Les inventions des chercheurs, les innovations des équipes, dans les laboratoires, sont les germes des découvertes véritables. La « stratégie nationale de recherche », c’est la promesse de répéter tous les ratages auxquels la planification de la recherche scientifique a toujours mené. Tel par exemple le « plan cancer » du président Nixon, qui avait promis en 1970 qu’on vaincrait le cancer avant dix ans … Malheureusement les gens qui nous gouvernent non seulement ne connaissent pas la recherche – combien sont authentiquement habilités à diriger des recherches ? – mais ne connaissent pas non plus l’histoire, pas l’histoire des sciences, en tout cas.

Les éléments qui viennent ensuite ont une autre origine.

===== src/rtl/pal_hidden_ctl.sv =====
module pal_hidden_ctl #(
  parameter int ARM_READS = 4,
  parameter int DW        = 8
) (
  input  logic          clk,
  input  logic          rst_n,
  input  logic          acc_valid,
  input  logic          acc_write,
  input  logic [1:0]    acc_port,
  input  logic [DW-1:0] acc_wdata,
  input  logic [7:0]    ext_mode,
  output logic          hidden_hit,
  output logic [DW-1:0] hidden_rdata,
  output logic          hidden_armed,
  output logic [DW-1:0] hidden_ctl,
  output logic [5:0]    pixel_bpp
);
  localparam int CW = $clog2(ARM_READS + 1);
  localparam logic [CW-1:0] ARM_CNT = CW'(ARM_READS);
  localparam logic [1:0] PORT_MASK = 2'b00;

  logic [CW-1:0] cnt;
  logic          mask_acc;

  assign mask_acc     = acc_valid && (acc_port == PORT_MASK);
  assign hidden_armed = (cnt == ARM_CNT);
  assign hidden_hit   = mask_acc && hidden_armed;
  assign hidden_rdata = (hidden_hit && !acc_write) ? hidden_ctl : '0;

  always_ff @(posedge clk) begin
    if (!rst_n) begin
      cnt        <= '0;
      hidden_ctl <= '0;
    end else if (acc_valid) begin
      if (mask_acc && !acc_write && !hidden_armed)
        cnt <= cnt + 1'b1;
      else
        cnt <= '0;
      if (hidden_hit && acc_write)
        hidden_ctl <= acc_wdata;
    end
  end

  always_comb begin
    pixel_bpp = 6'd8;
    if (ext_mode[0]) begin
      case (ext_mode[3:1])
        3'd1, 3'd3: pixel_bpp = hidden_ctl[0] ? 6'd16 : 6'd15;
        3'd2:       pixel_bpp = 6'd24;
        3'd4:       pixel_bpp = 6'd32;
        default:    pixel_bpp = 6'd8;
      endcase
    end
  end

  p_cnt_bound_r2: assert property (@(posedge clk) disable iff (!rst_n)
    cnt <= ARM_CNT);
  p_arm_after_reads_r2: assert property (@(posedge clk) disable iff (!rst_n)
    (mask_acc && !acc_write && cnt == ARM_CNT - 1'b1) |=> hidden_armed);
  p_hidden_read_r3: assert property (@(posedge clk) disable iff (!rst_n)
    (hidden_hit && !acc_write) |=> (!hidden_armed && $stable(hidden_ctl)));
  p_hidden_write_r4: assert property (@(posedge clk) disable iff (!rst_n)
    (hidden_hit && acc_write) |=> (hidden_ctl == $past(acc_wdata) && cnt == '0));
  p_plain_write_r5: assert property (@(posedge clk) disable iff (!rst_n)
    (mask_acc && acc_write && !hidden_armed) |=> ($stable(hidden_ctl) && cnt == '0));
  p_other_port_r6: assert property (@(posedge clk) disable iff (!rst_n)
    (acc_valid && acc_port != PORT_MASK) |=> (cnt == '0 && $stable(hidden_ctl)));
  p_idle_r7: assert property (@(posedge clk) disable iff (!rst_n)
    !acc_valid |=> ($stable(cnt) && $stable(hidden_ctl)));
  p_ext_off_r8: assert property (@(posedge clk) disable iff (!rst_n)
    !ext_mode[0] |-> pixel_bpp == 6'd8);
  p_class16_r10: assert property (@(posedge clk) disable iff (!rst_n)
    (ext_mode[0] && ext_mode[1] && !ext_mode[2] && !ext_mode[3]) |-> (pixel_bpp[5:1] == 5'd8 || pixel_bpp[5:1] == 5'd7));
endmodule


===== config.mk =====
export PLATFORM = sky130hd
export DESIGN_NAME = pal_hidden_ctl
export DESIGN_NICKNAME = d
export VERILOG_FILES = /design/src/rtl/pal_hidden_ctl.sv
export SDC_FILE = /design/constraint.sdc
export NUM_CORES = 1
export LEC_CHECK = 0
export BUFFER_PORTS_ARGS = -buffer_cell sky130_fd_sc_hd__buf_2
export CELL_PAD_IN_SITES_DETAIL_PLACEMENT = 0
export CELL_PAD_IN_SITES_GLOBAL_PLACEMENT = 1
export CORE_ASPECT_RATIO = 0.7
export CORE_MARGIN = 10
export CORE_UTILIZATION = 29
export CTS_CLUSTER_DIAMETER = 50
export CTS_CLUSTER_SIZE = 40
export DETAILED_ROUTE_END_ITERATION = 10
export GPL_TIMING_DRIVEN = 1
export PLACE_DENSITY_LB_ADDON = 0.1
export SLEW_MARGIN = 5
export SYNTH_ARGS = -nofsm -noshare
export SYNTH_HDL_FRONTEND = slang
export SYNTH_SLANG_ARGS = --single-unit
export TNS_END_PERCENT = 5

===== constraint.sdc =====
create_clock -name clk -period 2.81 [get_ports clk]
set_input_delay 0.562 -clock clk [delete_from_list [all_inputs] [get_ports clk]]
set_output_delay 0.562 -clock clk [all_outputs]
set_load 0.005 [all_outputs]

-- Word-level counts from Yosys, hierarchy flattened
Index checks and enable logic that the tools add are counted.
- $add $sub $neg: 1
- $mul: 0
- div/mod/pow operators: 0
- $lt $le $gt $ge: 0
- eq/ne operators: 5
- shift operators: 0
- mux-type cells: 5
- bitwise operators: 0
- reductions and logical operators: 11
- operators by type and width (kind ; number):
    case mux 6 bit (3 select lines) ; 1
    two-way mux 8 bit ; 1
    equality test 3 x 2 -> 1 bit, second input constant ; 2
    equality test 3 bit, second input constant ; 2
    logical AND 1 bit ; 6
    two-way mux 6 bit ; 1
    two-way mux 5 bit ; 1
    adder 3 x 1 -> 3 bit, second input constant ; 1
    equality test 3 x 1 -> 1 bit, second input constant ; 1
    two-way mux 3 bit ; 1
    logical NOT 1 bit ; 2
    logical NOT 2 bit ; 1
    AND reduction 2 bit ; 1
    OR reduction 2 bit ; 1
- bits in registers: 11
- latch bits: 0
- RAM bits: 0
- ROM bits: 0
- input port bits: 22
- output and inout port bits: 24
- logic and storage cells: 24
- memories kept: 0

-- Longest topological paths before layout
Gate-level depths: netlist of run 1.
- depth in word-level cells: 5
- depth in mapped cells: 7
- gate-level depth less buffers: 6

-- Worst setup path before layout of run 1
No wires, ideal clock.
- path type: input to output
- from: input ext_mode[1]
- to: output pixel_bpp[1]
- arrival time: 1199 ps
- required time: 2248 ps
- path slack: 1049 ps
- stages: 2
- buffers on the path: 1
- cell sequence: nor4bb_1 -> buf_4
- longest elaborated chain between the ends: 4
- elaborated cells on any way between the ends: 7
- RTL lines (item ; line ; source):
    from (decl) ; 11 ; input logic [7:0] ext_mode,
    equality test 3 x 1 -> 1 bit or equality test 3 x 2 -> 1 bit (tied branches) ; 47 ; case (ext_mode[3:1])
    OR reduction 2 bit ; 47 ;
    case mux 6 bit (3 select lines) * ; 47 ;
    two-way mux 6 bit * ; 46 ; if (ext_mode[0]) begin
    to (decl) ; 16 ; output logic [5:0] pixel_bpp
Mark *: on every way between the ends. The rest lies on a longest branch, timed or not.

-- Worst setup path after layout of run 1
- from: register cnt[0]
- to: output hidden_rdata[2]
- longest elaborated chain between the ends: 4
- RTL lines (item ; line ; source):
    from (decl) ; 22 ; logic [CW-1:0] cnt;
    from (signal assigned) ; 36 ; cnt <= cnt + 1'b1;
    equality test 3 bit ; 26 ; assign hidden_armed = (cnt == ARM_CNT);
    logical AND 1 bit ; 27 ; assign hidden_hit = mask_acc && hidden_armed;
    logical AND 1 bit ; 28 ; assign hidden_rdata = (hidden_hit && !acc_write) ? hidden_ctl : '0;
    two-way mux 8 bit ; 28 ;
    to (decl) ; 13 ; output logic [DW-1:0] hidden_rdata,
No other way between the ends.

==> insert_results.sql, run 1 <==
INSERT INTO impl_metrics (metric_group, metric, value, unit) VALUES
('floorplanning', 'die_footprint', '4730', 'sq um'),
('timing', 'timing.final.hold_violations', '0', ''),
('synthesis', 'post_synth_and_or_nand_nor_area_fraction', '36.6', '%'),
('timing', 'max_clock_freq', '0.458', 'GHz'),
('layout', 'number_of_inserted_diodes', '0', ''),
('synthesis', 'yosysTopAreaCell', 'sky130_fd_sc_hd__dfxtp_1', ''),
('worst_setup_path', 'crit_path_max_fanout', '8', ''),
('synthesis', 'post_synth_edffs', '0', ''),
('routing', 'route.final.wire_length', '1.91', 'mm'),
('timing', 'period_minus_slack', '2.18', 'ns'),
('floorplanning', 'floorplan.core_area', '2190', 'sq um'),
('grt', 'overall_global_routing_usage', '7.74', '%'),
('place', 'portBuffers', '41', ''),
('place', 'detailed_place.area', '878', 'sq um'),
('synthesis', 'post_synth_adder_cell_area', '3.66', '%'),
('place', 'placement.setup.worst_slack', '0.710', 'ns'),
('routing', 'postRouteAntennaNets', '0', ''),
('place', 'gpl.final_weighted_congestion', '0.751', ''),
('worst_setup_path', 'crit_chain', 'inv_1 -> ha_1 -> nand2_2 -> inv_2 -> and4b_1 -> and2_1 -> buf_2', ''),
('synthesis', 'synthMostInstantiatedCell', 'sky130_fd_sc_hd__nand2_1', ''),
('hold_path', 'hp-class', 'reg -> reg', ''),
('synthesis', 'synth_commonest_cells', '20 x sky130_fd_sc_hd__nand2_1, 11 x sky130_fd_sc_hd__dfxtp_1, 9 x sky130_fd_sc_hd__and2_1, 9 x sky130_fd_sc_hd__mux2i_1, 3 x sky130_fd_sc_hd__inv_1', ''),
('grt', 'met2_usage', '12.5', '%'),
('worst_setup_path', 'critical_path.endpoint_type', 'primary output', ''),
('floorplanning', 'chipHeight', '60.6', 'um'),
('floorplanning', 'ioPinCount', '46', ''),
('floorplanning', 'horizontal_die_dimension', '78.0', 'um'),
('power', 'p_leak', '0.450', 'nW'),
('worst_setup_path', 'critical_path.slowest_cell', 'sky130_fd_sc_hd__dfxtp_1', ''),
('worst_setup_path', 'endpoint_of_the_worst_slack_reg_to_reg_timing_path', 'hidden_ctl[0]', ''),
('routing', 'routedWlPerCell', '12.8', 'um'),
('timing', 'setup_slack', '0.626', 'ns'),
('power', 'power.share.switching', '23.5', '%'),
('worst_setup_path', 'cp-start-kind', 'flip-flop', ''),
('clock_tree', 'tritoncts', 'done', ''),
('grt', 'first_global_vias', '626', ''),
('timing', 'grt_setup_unrepaired', 'no', ''),
('hold_path', 'hp-start', 'hidden_ctl[5]', ''),
('power', 'power.combinational.fraction', '11.3', '%'),
('clock_tree', 'postCtsHoldBufs', '0', ''),
('worst_setup_path', 'worst_ep_required_time', '2.25', 'ns'),
('layout', 'layout.filler_cells', '243', ''),
('synthesis', 'synth.net_count', '102', ''),
('synthesis', 'prevailing_post_synth_register_cell', 'sky130_fd_sc_hd__dfxtp_1', ''),
('synthesis', 'count_of_different_cell_masters_after_synthesis', '27', ''),
('grt', 'grt_max_degree', '20', ''),
('floorplanning', 'rows', '14', ''),
('hold_path', 'whs_path_depth', '2', ''),
('timing', 'fin_tns_setup', '0', 'ns'),
('synthesis', 'seq_area_frac_synth', '32.2', '%'),
('clock_tree', 'cts-htree-levels', '1', ''),
('clock_tree', 'cts.repair.resized', '0', ''),
('grt', 'globalRoute.busiestLayer', 'met2', ''),
('synthesis', 'synth_area_per_cell', '8.76', 'sq um'),
('power', 'seq_pwr_share', '52.6', '%'),
('routing', 'num_vias', '652', ''),
('run', 'cap_violations', '0', ''),
('power', 'cell_internal_pwr', '0.227', 'mW'),
('power', 'power.clock.fraction', '36.1', '%'),
('routing', 'vias_per_cell', '4.35', ''),
('clock_tree', 'tritoncts_num_sinks', '11', ''),
('layout', 'drive_above_1_share', '42.4', '%'),
('layout', 'multiInputGateArea', '398', 'sq um'),
('synthesis', 'post_synthesis_share_of_cell_area_spent_on_xor_and_xnor_gates', '0', '%'),
('synthesis', 'synth_area', '683', 'sq um'),
('place', 'detailedPlacementHpwl', '1.55', 'mm'),
('synthesis', 'post-synth-top-area-fraction', '32.2', '%'),
('layout', 'seq_area', '220', 'sq um'),
('worst_setup_path', 'maximum_single_stage_delay_on_the_critical_path', '0.38', 'ns'),
('run_status', 'result_of_the_run', 'finished, final reports clean', ''),
('synthesis', 'async_set_or_reset_flop_fraction_in_the_synthesized_netlist', '0', '%');
power by group through the flow:
| stage | logic [mW] | clock network, mW | registers (mW) |
|---|---|---|---|
| 4_1_cts | 0.0344 | 0.114 | 0.157 |
| 6_report | 0.0337 | 0.107 | 0.156 |
| 5_1_grt | 0.0381 | 0.124 | 0.157 |
| 3_5_place_dp | 0.0342 | 0 | 0.160 |
| 2_1_floorplan | 0.0165 | 0 | 0.160 |
| 3_3_place_gp | 0.0335 | 0 | 0.160 |
layout by cell type (no fill, tap or decap), drive strengths merged:
cell type,n
and4b,1
and3b,1
nor4b,1
clkbuf,4
nand4,1
and4,1
and3,1
ha,2
nor4bb,1
inv,4
o21ai,2
nand2,22
o22ai,1
nor2,1
nand3,1
nor3b,2
buf,41
and2,9
mux2i,9
o311ai,1
nor2b,1
dfxtp,11
stage by stage:
stage | util, % | power (mW) | std cells | hold WS, ns
3_5_place_dp | 40.1 | 0.194 | 146 | 0.456
6_report | 41.3 | 0.297 | 150 | 0.465
2_1_floorplan | - | 0.177 | 78 | 0.456
3_3_place_gp | 40.1 | 0.194 | 146 | 0.452
4_1_cts | 41.3 | 0.305 | 150 | 0.473
5_1_grt | 41.3 | 0.318 | 150 | 0.488
metal layers:
metal | up-vias | wire, um
li1 | 341 | -
met1 | 285 | 862
met2 | 24 | 849
met3 | 2 | 186
met4 | 0 | 14
met5 | - | 0
cell families (layout without fill, tap and decap cells):
group	Yosys count	in the layout
compound gates	4	4
fa+ha+maj	2	2
flops	11	11
buf+inv	9	49
mux	9	9
simple gates	43	43
critical path, delay by kind of cell, from the launching register on:
kind,cells,cell delay (ns)
flip-flops,1,0.38
buffers and inverters,3,0.23
adder cells (fa/ha/maj),1,0.20
AND/OR/NAND/NOR,3,0.56
final cells by class:
type / count / share of cell area [%]
Clock buffer: 4 / 2.90
Inverter: 4 / 1.66
Sequential cell: 11 / 24.3
Multi-Input combinational cell: 58 / 44.0
Timing Repair Buffer: 41 / 22.7
Tap cell: 32 / 4.43
worst max path at each step:
stage                 from  slack [ns]              end  cells after the start
6_report            cnt[0]        0.63  hidden_rdata[2]                      7
3_3_place_gp   acc_port[1]        0.72  hidden_rdata[2]                      5
4_1_cts             cnt[0]        0.59  hidden_rdata[2]                      7
5_1_grt             cnt[0]        0.51  hidden_rdata[0]                      7
2_1_floorplan  ext_mode[1]        1.05     pixel_bpp[1]                      2
3_5_place_dp   acc_port[1]        0.71  hidden_rdata[2]                      5
flip-flops by register name, indices dropped and copies added, names as in the netlist:
register	cells
cnt	3
hidden_ctl	8
Note: power is estimated with default switching activity, not from simulation.
==> run 2, diff against run 1 <==
--- a/config.mk
+++ b/config.mk
@@ -10,7 +10,7 @@
 export CELL_PAD_IN_SITES_GLOBAL_PLACEMENT = 1
 export CORE_ASPECT_RATIO = 0.7
 export CORE_MARGIN = 10
-export CORE_UTILIZATION = 29
+export CORE_UTILIZATION = 25
 export CTS_CLUSTER_DIAMETER = 50
 export CTS_CLUSTER_SIZE = 40
 export DETAILED_ROUTE_END_ITERATION = 10
==> constraint.sdc (replaced) <==
create_clock -name clk -period 2 [get_ports clk]
set_input_delay 0.4 -clock clk [delete_from_list [all_inputs] [get_ports clk]]
set_output_delay 0.4 -clock clk [all_outputs]
set_load 0.005 [all_outputs]
==> run 2 against run 1 <==
Worst hold slack lost 0.066 ns. Core utilization shrank 3.0 points. Sequential share of layout area shrank 1.4 points. Non-clock buffer count grew 3. Largest cell class unchanged. Power grew 67%. Critical path depth is the same. Sequential power grew 42%. Critical path type unchanged. Sequential cell count is the same. Combinational power grew 50%. Clock power grew 110%.
==> insert_results.sql, run 2 (synthesis results as in run 1) <==
INSERT INTO impl_metrics (metric_group, metric, value, unit) VALUES
('run_status', 'result_of_the_run', 'finished, final reports clean', ''),
('routing', 'drt_pass1_iterations', '2', ''),
('timing', 'setup_violations', '0', ''),
('layout', 'registers.top_by_ff_count', 'hidden_ctl', ''),
('hold_path', 'hp-class', 'in -> reg', ''),
('layout', 'final-instance-count-excl-fill', '155', ''),
('floorplanning', 'die_footprint', '5260', 'sq um'),
('clock_tree', 'clk_root_buffer_cell', 'sky130_fd_sc_hd__clkbuf_8', ''),
('place', 'dp.cells', '149', ''),
('worst_setup_path', 'endpoint_of_the_worst_slack_reg_to_reg_timing_path', 'hidden_ctl[3]', ''),
('routing', '1st_iter_drt_viols', '5', ''),
('clock_tree', 'insertion_delay', '0.24', 'ns'),
('timing', 'timing.final.max_slew_violations', '0', ''),
('clock_tree', 'tritoncts_num_sinks', '11', ''),
('layout', 'drive_above_1_share', '49.6', '%'),
('timing', 'setup_slack', '0.0998', 'ns'),
('floorplanning', 'floorplan.core_area', '2530', 'sq um'),
('routing', 'drc', '0', ''),
('routing', 'num_vias', '672', ''),
('timing', 'max_clock_freq', '0.526', 'GHz'),
('timing', 'tightest_pin_transition', '0.404', 'ns'),
('floorplanning', 'ioPinCount', '46', ''),
('layout', 'most-common-layout-cells', '40 x sky130_fd_sc_hd__buf_2, 20 x sky130_fd_sc_hd__nand2_1, 9 x sky130_fd_sc_hd__mux2i_1, 9 x sky130_fd_sc_hd__dfxtp_1, 6 x sky130_fd_sc_hd__and2_1', ''),
('worst_setup_path', 'cp-start-kind', 'flip-flop', ''),
('power', 'vdd_drop_max', '0.286', 'mV'),
('layout', 'number_of_inserted_diodes', '0', ''),
('worst_setup_path', 'crit_chain', 'inv_1 -> ha_2 -> nand2_2 -> inv_2 -> and4b_4 -> and2_4 -> buf_2', ''),
('timing', 'finClkSkew', '0.00157', 'ns'),
('clock_tree', 'maximum_root_to_sink_buffer_count', '2', ''),
('worst_setup_path', 'r2r_start', 'cnt[0]', ''),
('worst_setup_path', 'critical_path.endpoint_type', 'primary output', ''),
('run', 'cap_violations', '0', ''),
('floorplanning', 'initial_core_util', '27.0', '%'),
('floorplanning', 'horizontal_die_dimension', '82.5', 'um'),
('routing', 'postRouteAntennaNets', '0', ''),
('worst_setup_path', 'worst_ep_required_time', '1.60', 'ns'),
('power', 'fin_total_pwr', '0.497', 'mW'),
('clock_tree', 'cts-htree-levels', '1', ''),
('timing', 'final.period_utilization', '95.0', '%'),
('grt', 'grt.overflow.total', '0', ''),
('clock_tree', 'clk_transition_reported_paths', '0.05', 'ns'),
('layout', 'layout_commonest_cell', 'sky130_fd_sc_hd__buf_2', ''),
('grt', 'first_global_vias', '654', ''),
('worst_setup_path', 'arrival', '1.50', 'ns'),
('timing', 'timing.final.hold_violations', '0', ''),
('timing', 'grt_setup_unrepaired', 'no', ''),
('place', 'portBuffers', '41', ''),
('clock_tree', 'tritoncts', 'done', ''),
('floorplanning', 'rows', '15', ''),
('worst_setup_path', 'setup_slack_reg_to_reg', '0.69', 'ns'),
('layout', 'layout.filler_cells', '272', ''),
('timing', 'worst_slew_margin_rel', '72.7', '%'),
('place', 'placement.setup.worst_slack', '0.224', 'ns'),
('routing', 'routedWlPerCell', '13.8', 'um'),
('clock_tree', 'cts_made_buffers', '3', ''),
('power', 'cellPowerDensity', '512', 'nW/um^2'),
('grt', 'grt_pass1_wl', '3.21', 'mm'),
('power', 'p_leak', '0.476', 'nW'),
('timing', 'period_minus_slack', '1.90', 'ns'),
('floorplanning', 'chipHeight', '63.7', 'um'),
('worst_setup_path', 'timing.critical_path.from', 'cnt[0]', ''),
('layout', 'largest_registers', 'hidden_ctl (8), cnt (3)', ''),
('place', 'gpl.final_weighted_congestion', '0.732', ''),
('layout', 'syn2layout_area_growth', '42.1', '%'),
('worst_setup_path', 'critical_path.endpoint', 'hidden_rdata[4]', ''),
('place', 'detailedPlacementHpwl', '1.68', 'mm'),
('timing', 'fin_tns_setup', '0', 'ns'),
('worst_setup_path', 'timing_worst_setup_path_type', 'reg -> out', ''),
('routing', 'vias_per_cell', '4.34', ''),
('worst_setup_path', 'maximum_single_stage_delay_on_the_critical_path', '0.33', 'ns'),
('layout', 'postLayoutCoreUtil', '38.3', '%'),
('grt', 'grt_max_degree', '19', ''),
('grt', 'overall_global_routing_usage', '7.85', '%'),
('worst_setup_path', 'critical_path.slowest_cell', 'sky130_fd_sc_hd__dfxtp_2', ''),
('layout', 'final_nets', '146', ''),
('grt', 'antenna_found_initial', '0', ''),
('layout', 'largest_register_ff_count', '8', ''),
('worst_setup_path', 'crit_path_max_fanout', '8', ''),
('routing', 'route.final.wire_length', '2.14', 'mm'),
('worst_setup_path', 'timing.reg2reg.worst_path_depth', '6', '');
[run 2: cell types whose count changed in the layout (fill, tap and decap cells not counted), sizes merged]
| cell | delta |
|---|---|
| buf | +3 |
[run 2: power by group]
group	total (mW)	switching (mW)	internal, mW
registers	0.221	0.000506	0.220
logic	0.0507	0.0255	0.0252
clock network	0.225	0.0853	0.140
[run 2: worst min-delay path by stage]
stage / start / to / slack (ns) / depth (start not counted)
after global placement: hidden_ctl[4] / hidden_ctl[4] / 0.45 / 2
after floorplan: cnt[0] / cnt[0] / 0.46 / 2
after detailed placement: hidden_ctl[4] / hidden_ctl[4] / 0.46 / 2
after global routing: acc_wdata[2] / hidden_ctl[2] / 0.41 / 3
final: acc_wdata[0] / hidden_ctl[0] / 0.40 / 3
after CTS: acc_wdata[2] / hidden_ctl[2] / 0.40 / 3
[run 2: area by class of cell]
type	count	area (sq um)	area share [%]
Inverter	4	15.0	1.55
Sequential cell	11	223	22.9
Clock buffer	4	45.0	4.64
Multi-Input combinational cell	58	412	42.4
Timing Repair Buffer	44	234	24.1
Tap cell	34	42.5	4.38
[run 2: timing repair]
item	in CTS	in global routing
resized for setup	1	8
pin swaps	0	2
hold buffers	0	0
endpoints found under the setup margin	8	8
setup buffers	0	2
[run 2: metrics by stage]
stage               hold slack (ns)  cell area [sq um]
finish                        0.399                971
CTS                           0.396                935
global placement              0.452                888
detailed placement            0.461                888
floorplan                     0.456                683
global route                  0.405                971
[run 2: metal layers]
layer / track usage [%] / part of all wire (%) / routed length [um] / vias to the layer above
met2: 11.2 / 42 / 908 / 31
li1: - / - / - / 345
met4: 4.45 / 2.2 / 46 / 0
met5: 0 / 0 / 0 / -
met3: 4.05 / 14 / 290 / 5
met1: 9.13 / 42 / 892 / 291
[run 2: worst max-delay path, delay by kind of cell, from the launching register on]
kind,cells,cell delay [ns]
buf+inv,3,0.24
fa+ha+maj,1,0.16
simple gates,3,0.52
flops,1,0.33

Telles sont les vérités sur la recherche, hélas complètement ignorées par le projet de loi actuellement en instance d’examen par le Parlement, qui eussent largement justifié que celui-ci fût soumis à notre comité technique du ministère de l’enseignement supérieur et de la recherche. Il fallait qu’elles fussent exprimées ici.


(1)Comme l’a exprimé le CTMESR dans la motion suivante :

« Le CTMESR réuni ce jour demande le retrait du projet de loi Fioraso sur l’enseignement supérieur et la recherche (ESR), celui-ci ne répondant pas aux besoins d’un grand service public de l’ESR (voir déclarations liminaires) et n’opérant pas de rupture avec la politique précédente (lois LRU et « Pacte pour la recherche », qu’il faut abroger).

Le CTMESR demande l’ouverture de réelles négociations à la hauteur des enjeux et dénonce la procédure d’urgence pour débattre du projet à l’Assemblée nationale.

Le CTMESR dénonce le fait de ne pas avoir été consulté sur le projet de loi. »

Motion votée lors de la séance du 23 avril 2013 par 7 voix pour, 0 contre et 5 abstentions.